= MATERIAL SHOWN =

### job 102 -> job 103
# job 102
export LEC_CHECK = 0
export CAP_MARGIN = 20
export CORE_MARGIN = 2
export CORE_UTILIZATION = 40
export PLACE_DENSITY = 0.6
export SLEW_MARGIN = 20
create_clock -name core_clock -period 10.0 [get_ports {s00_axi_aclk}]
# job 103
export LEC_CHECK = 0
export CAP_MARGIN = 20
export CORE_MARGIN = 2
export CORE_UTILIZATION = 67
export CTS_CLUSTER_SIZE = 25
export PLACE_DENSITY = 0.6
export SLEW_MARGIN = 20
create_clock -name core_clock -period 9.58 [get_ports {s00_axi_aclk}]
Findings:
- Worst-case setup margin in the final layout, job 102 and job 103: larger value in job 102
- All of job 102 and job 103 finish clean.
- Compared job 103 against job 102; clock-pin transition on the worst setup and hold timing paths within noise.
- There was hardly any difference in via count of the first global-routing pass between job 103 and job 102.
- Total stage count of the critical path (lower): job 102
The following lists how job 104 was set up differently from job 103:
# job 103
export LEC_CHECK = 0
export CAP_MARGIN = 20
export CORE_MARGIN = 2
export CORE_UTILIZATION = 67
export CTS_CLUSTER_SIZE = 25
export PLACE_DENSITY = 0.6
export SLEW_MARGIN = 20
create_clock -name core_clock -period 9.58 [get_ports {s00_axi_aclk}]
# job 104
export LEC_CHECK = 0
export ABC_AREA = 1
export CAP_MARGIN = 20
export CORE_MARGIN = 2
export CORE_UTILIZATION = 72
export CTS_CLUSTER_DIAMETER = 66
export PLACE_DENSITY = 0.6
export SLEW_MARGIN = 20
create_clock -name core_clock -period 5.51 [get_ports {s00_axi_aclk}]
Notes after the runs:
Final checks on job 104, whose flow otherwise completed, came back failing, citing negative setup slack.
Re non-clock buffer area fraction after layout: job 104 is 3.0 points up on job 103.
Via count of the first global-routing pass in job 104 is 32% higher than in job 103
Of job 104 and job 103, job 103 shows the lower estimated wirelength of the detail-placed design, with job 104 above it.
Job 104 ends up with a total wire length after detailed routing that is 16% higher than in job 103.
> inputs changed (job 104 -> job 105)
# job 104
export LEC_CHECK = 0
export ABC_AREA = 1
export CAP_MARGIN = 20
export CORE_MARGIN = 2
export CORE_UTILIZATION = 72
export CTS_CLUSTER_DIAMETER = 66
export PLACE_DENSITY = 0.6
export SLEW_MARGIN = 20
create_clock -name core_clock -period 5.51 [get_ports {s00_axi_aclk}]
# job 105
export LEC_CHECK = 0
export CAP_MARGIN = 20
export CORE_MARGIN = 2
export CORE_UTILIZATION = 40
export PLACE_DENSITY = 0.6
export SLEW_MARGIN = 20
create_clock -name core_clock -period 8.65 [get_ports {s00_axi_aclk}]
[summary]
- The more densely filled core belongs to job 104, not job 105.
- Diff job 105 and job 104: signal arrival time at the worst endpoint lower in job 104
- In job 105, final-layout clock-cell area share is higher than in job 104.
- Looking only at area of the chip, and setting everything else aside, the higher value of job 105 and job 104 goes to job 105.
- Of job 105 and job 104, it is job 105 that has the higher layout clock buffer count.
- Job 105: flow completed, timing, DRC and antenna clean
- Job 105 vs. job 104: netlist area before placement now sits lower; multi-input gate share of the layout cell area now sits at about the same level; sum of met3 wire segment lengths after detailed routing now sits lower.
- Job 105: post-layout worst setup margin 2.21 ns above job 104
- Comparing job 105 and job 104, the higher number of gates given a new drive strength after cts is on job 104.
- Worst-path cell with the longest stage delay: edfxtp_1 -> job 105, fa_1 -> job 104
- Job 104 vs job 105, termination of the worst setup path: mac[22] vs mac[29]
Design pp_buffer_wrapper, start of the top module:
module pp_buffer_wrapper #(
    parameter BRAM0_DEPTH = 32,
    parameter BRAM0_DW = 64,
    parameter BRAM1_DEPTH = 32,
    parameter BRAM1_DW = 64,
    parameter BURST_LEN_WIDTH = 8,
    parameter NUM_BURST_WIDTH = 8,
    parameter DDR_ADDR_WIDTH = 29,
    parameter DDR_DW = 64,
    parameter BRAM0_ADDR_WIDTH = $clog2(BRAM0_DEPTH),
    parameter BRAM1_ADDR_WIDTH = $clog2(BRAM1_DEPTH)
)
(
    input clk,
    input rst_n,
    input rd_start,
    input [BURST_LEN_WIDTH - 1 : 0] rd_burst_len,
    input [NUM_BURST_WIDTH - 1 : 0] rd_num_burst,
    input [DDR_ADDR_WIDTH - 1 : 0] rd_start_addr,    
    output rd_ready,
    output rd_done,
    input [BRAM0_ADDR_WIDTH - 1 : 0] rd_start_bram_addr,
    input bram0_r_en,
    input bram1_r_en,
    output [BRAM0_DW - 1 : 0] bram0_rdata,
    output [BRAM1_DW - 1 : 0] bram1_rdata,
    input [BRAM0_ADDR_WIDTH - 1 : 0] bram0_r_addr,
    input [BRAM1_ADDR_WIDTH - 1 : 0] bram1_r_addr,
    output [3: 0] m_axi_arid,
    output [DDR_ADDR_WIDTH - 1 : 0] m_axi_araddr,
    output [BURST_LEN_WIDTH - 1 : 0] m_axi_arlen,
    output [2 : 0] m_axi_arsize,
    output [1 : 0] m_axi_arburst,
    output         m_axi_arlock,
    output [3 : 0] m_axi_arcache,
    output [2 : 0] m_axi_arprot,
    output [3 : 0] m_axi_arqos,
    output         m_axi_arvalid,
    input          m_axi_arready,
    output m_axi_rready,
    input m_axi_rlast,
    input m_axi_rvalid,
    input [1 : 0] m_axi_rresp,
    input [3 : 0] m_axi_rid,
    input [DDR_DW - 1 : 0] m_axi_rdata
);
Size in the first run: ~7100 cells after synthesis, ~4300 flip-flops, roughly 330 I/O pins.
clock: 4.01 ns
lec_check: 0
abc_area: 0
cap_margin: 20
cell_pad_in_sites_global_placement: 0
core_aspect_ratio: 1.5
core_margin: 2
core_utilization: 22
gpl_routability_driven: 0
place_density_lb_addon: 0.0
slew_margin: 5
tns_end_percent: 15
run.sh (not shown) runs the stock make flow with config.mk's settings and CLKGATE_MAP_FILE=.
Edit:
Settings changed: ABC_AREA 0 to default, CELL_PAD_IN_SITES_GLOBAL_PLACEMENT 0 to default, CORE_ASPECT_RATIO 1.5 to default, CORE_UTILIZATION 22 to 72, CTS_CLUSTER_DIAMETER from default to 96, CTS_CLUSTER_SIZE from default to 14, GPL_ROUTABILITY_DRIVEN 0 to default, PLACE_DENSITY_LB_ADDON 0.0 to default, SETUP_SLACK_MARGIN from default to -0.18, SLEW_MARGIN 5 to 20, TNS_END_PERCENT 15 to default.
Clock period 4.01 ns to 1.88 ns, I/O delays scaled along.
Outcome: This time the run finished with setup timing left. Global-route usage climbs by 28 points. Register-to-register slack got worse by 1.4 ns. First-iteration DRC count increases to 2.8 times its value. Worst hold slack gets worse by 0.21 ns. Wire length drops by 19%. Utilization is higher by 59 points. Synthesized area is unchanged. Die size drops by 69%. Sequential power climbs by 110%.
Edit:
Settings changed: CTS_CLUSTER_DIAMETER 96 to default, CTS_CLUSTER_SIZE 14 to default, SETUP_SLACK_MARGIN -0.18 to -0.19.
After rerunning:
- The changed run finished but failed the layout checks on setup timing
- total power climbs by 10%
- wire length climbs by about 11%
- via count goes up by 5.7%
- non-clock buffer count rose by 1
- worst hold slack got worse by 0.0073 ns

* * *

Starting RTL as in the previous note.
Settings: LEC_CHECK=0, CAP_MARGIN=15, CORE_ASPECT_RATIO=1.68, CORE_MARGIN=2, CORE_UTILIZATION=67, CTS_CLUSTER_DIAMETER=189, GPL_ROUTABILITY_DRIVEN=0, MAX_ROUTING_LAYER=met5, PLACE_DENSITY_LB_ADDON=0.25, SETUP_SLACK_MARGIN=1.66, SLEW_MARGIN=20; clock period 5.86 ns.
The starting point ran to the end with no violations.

= REQUIREMENT =
Lines holding the word "that" in the records above: how many are there? Answer with the number only.

= ANSWER BOX =
2